Current
solutions for ensuring the viability of our platforms, i.e., that manufactured
platforms are indeed working correctly, have been either pushed to the limits
or have proven to be either cost-ineffective or inadequate in the face of enormous
complexity, parametric variations, environmental variations, and aging. We need
fundamental breakthroughs in design, verification, validation, and test
technologies to continue to produce and maintain working platforms at an
affordable cost. Addressing these immensely complex challenges requires
collaborative research in all areas of system validation, software and hardware
verification, post-silicon validation, manufacturing testing, and
post-deployment resiliency. Two themes, Platform Viability and Resilient
Systems, will jointly address these challenges. The Platform Viability theme
will target quality assurance from design specification to shipment, and will
explore shared solutions jointly with the Resilient Systems theme, which will
focus exclusively on post-deployment and lifetime resiliency.

The
objective of the Platform Viability theme is to deliver low-cost solutions that
can guarantee the design and production of working platforms. Our overall goals
are (i) to develop solutions which can collectively achieve coverage greater
than 99% for all relevant error/fault models used in software and hardware
verification, silicon debug and manufacturing testing, and will only incur less
than 5% area, performance and power overheads for meeting these targets, (ii)

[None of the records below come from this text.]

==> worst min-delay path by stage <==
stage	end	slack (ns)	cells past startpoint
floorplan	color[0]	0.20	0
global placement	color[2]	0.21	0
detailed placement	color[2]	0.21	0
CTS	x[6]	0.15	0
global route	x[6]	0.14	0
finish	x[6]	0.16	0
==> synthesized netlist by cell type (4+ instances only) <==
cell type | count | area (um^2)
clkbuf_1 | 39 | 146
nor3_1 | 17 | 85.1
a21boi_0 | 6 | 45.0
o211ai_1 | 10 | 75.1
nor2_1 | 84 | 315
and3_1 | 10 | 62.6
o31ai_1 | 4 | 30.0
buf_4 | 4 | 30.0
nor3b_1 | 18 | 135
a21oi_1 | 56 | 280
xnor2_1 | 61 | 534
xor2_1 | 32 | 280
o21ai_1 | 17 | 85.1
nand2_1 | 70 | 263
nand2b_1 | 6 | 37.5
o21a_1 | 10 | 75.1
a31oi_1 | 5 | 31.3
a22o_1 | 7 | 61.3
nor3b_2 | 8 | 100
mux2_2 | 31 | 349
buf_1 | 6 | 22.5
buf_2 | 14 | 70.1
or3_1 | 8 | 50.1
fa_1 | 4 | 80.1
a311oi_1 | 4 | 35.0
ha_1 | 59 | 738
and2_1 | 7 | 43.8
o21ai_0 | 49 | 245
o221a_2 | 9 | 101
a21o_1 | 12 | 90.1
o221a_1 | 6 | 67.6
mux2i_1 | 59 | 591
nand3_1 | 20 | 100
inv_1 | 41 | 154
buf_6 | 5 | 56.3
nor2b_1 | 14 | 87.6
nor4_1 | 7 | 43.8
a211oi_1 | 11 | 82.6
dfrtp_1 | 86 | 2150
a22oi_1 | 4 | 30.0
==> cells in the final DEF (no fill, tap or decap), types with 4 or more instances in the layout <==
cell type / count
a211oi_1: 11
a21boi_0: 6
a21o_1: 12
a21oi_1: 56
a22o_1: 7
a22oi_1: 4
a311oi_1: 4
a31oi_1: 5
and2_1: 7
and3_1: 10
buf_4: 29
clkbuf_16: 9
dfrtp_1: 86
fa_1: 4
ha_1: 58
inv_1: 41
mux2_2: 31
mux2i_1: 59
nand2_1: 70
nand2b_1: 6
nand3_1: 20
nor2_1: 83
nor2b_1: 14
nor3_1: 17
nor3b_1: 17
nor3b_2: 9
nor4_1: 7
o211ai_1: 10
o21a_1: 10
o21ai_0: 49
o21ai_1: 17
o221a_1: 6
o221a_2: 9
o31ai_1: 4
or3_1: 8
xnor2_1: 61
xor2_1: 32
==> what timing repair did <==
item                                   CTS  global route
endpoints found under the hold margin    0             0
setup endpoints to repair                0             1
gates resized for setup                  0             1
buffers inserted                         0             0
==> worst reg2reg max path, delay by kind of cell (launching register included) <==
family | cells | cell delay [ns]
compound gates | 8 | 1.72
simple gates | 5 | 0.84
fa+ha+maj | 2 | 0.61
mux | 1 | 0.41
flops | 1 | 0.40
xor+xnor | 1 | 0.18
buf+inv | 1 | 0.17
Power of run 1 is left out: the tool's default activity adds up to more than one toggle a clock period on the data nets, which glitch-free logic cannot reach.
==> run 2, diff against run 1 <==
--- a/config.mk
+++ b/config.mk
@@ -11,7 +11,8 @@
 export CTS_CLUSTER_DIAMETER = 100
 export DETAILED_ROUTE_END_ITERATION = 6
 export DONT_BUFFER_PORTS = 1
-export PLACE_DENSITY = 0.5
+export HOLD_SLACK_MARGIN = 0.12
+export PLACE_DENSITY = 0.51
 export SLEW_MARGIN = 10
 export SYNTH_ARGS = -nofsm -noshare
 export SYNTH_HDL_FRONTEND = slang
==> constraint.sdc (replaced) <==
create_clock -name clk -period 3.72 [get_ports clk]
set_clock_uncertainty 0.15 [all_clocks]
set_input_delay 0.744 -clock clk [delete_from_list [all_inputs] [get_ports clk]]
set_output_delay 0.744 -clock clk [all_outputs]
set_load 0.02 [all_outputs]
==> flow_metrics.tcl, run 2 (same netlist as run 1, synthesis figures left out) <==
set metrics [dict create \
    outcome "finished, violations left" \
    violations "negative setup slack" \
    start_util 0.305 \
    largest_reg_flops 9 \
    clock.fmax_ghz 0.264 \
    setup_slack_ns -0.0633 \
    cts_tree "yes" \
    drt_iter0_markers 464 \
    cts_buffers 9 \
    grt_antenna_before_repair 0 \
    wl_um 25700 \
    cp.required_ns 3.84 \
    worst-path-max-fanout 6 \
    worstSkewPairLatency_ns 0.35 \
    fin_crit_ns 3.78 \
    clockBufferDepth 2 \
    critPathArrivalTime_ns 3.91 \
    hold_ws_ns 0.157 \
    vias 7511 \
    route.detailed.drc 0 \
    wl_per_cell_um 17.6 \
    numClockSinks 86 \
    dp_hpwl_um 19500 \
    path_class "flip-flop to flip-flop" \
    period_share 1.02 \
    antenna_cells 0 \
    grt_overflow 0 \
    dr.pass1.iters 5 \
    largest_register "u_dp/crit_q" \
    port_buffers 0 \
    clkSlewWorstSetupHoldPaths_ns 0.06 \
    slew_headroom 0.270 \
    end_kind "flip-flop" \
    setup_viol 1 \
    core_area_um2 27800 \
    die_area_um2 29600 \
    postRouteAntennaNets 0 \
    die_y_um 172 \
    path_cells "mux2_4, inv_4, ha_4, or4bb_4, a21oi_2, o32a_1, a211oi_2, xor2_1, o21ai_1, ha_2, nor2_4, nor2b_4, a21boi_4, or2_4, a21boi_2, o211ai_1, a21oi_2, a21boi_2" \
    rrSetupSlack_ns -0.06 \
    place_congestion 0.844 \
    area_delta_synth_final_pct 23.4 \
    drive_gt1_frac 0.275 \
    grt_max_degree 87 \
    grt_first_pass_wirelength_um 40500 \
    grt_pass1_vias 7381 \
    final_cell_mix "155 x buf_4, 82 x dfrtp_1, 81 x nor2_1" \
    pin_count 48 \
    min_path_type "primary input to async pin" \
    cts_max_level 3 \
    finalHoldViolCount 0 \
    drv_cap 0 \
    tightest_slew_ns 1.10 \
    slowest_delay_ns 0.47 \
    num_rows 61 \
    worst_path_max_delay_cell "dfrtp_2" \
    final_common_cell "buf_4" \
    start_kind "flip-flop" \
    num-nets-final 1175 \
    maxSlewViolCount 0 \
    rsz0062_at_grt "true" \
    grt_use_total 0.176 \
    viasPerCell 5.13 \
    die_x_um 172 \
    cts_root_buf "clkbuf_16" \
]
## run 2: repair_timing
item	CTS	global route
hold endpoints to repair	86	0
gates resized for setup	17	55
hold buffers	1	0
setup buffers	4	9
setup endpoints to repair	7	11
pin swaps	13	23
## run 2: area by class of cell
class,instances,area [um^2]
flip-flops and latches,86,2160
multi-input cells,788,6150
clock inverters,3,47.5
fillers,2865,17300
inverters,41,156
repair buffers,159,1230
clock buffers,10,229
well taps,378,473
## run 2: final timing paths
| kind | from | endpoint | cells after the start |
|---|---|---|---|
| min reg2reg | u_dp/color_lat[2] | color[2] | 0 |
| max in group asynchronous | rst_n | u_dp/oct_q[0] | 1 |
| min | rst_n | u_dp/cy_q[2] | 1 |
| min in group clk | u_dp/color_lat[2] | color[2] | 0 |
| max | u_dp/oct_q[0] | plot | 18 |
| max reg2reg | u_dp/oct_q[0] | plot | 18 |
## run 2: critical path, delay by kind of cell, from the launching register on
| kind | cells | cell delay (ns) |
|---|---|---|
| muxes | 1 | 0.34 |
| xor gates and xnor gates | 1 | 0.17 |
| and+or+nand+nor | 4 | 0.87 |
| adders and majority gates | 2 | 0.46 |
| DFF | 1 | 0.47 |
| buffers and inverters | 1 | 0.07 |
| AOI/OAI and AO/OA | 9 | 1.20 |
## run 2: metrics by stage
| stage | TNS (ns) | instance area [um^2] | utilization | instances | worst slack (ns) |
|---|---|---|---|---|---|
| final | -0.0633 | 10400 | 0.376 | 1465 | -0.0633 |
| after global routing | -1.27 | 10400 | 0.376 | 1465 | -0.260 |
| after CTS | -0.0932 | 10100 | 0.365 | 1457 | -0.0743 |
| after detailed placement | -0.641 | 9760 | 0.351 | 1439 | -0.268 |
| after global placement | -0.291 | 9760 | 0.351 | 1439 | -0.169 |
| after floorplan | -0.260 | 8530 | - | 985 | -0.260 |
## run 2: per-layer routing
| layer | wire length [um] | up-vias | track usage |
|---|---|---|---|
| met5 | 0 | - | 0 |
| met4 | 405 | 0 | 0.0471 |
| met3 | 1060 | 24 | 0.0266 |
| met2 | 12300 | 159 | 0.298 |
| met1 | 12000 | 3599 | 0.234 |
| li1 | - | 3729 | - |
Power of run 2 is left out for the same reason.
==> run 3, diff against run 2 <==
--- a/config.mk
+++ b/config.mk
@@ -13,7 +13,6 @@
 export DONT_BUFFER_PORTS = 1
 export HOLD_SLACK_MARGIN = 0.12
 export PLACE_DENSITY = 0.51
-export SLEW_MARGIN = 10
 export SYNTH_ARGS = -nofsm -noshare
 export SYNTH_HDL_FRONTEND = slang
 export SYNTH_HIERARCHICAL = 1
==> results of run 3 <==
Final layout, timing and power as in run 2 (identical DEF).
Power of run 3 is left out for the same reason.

to deliver formal verification capabilities ensuring the real-time correctness
of concurrent hardware-software for heterogeneous many-core platforms with 100+
nodes, and (iii) to investigate new solutions for testing and verifying power
consumption and power management (in contrast to existing objectives for
functionality and speed).
To support
the infrastructure and mobile segments, the modeling and verification
technologies must address the growing concerns of concurrency-related bugs that
result from the sophisticated interactions between concurrent software and
hardware, as well as between the language-level concurrency abstractions and
the hardware-level abstractions. For future many-core designs, we must develop
scalable verification solutions in order to support architectural and
micro-architectural exploration as well as to ensure that the uncore
(non-processor) components work properly in the face of functional/electrical
bugs and manufacturing/reliability defects. Post-silicon validation is another
critical area demanding focused attention. Test solutions we develop will be
embedded and self-test in nature and thus can support both packaged-chip and
bare-die testing. Therefore, they will also support known-good-die for 3D
integration.
To achieve overall cost reduction and quality improvement, we need to carefully
investigate the possibility of hardware resource sharing and joint optimization
among all post-silicon and deployment quality assurance functions - including
validation, calibration, manufacturing testing, adaptation, diagnosis, and
post-deployment testing. Several tasks within the theme and collaborations with
the Resilient Systems theme have been planned with this objective in mind.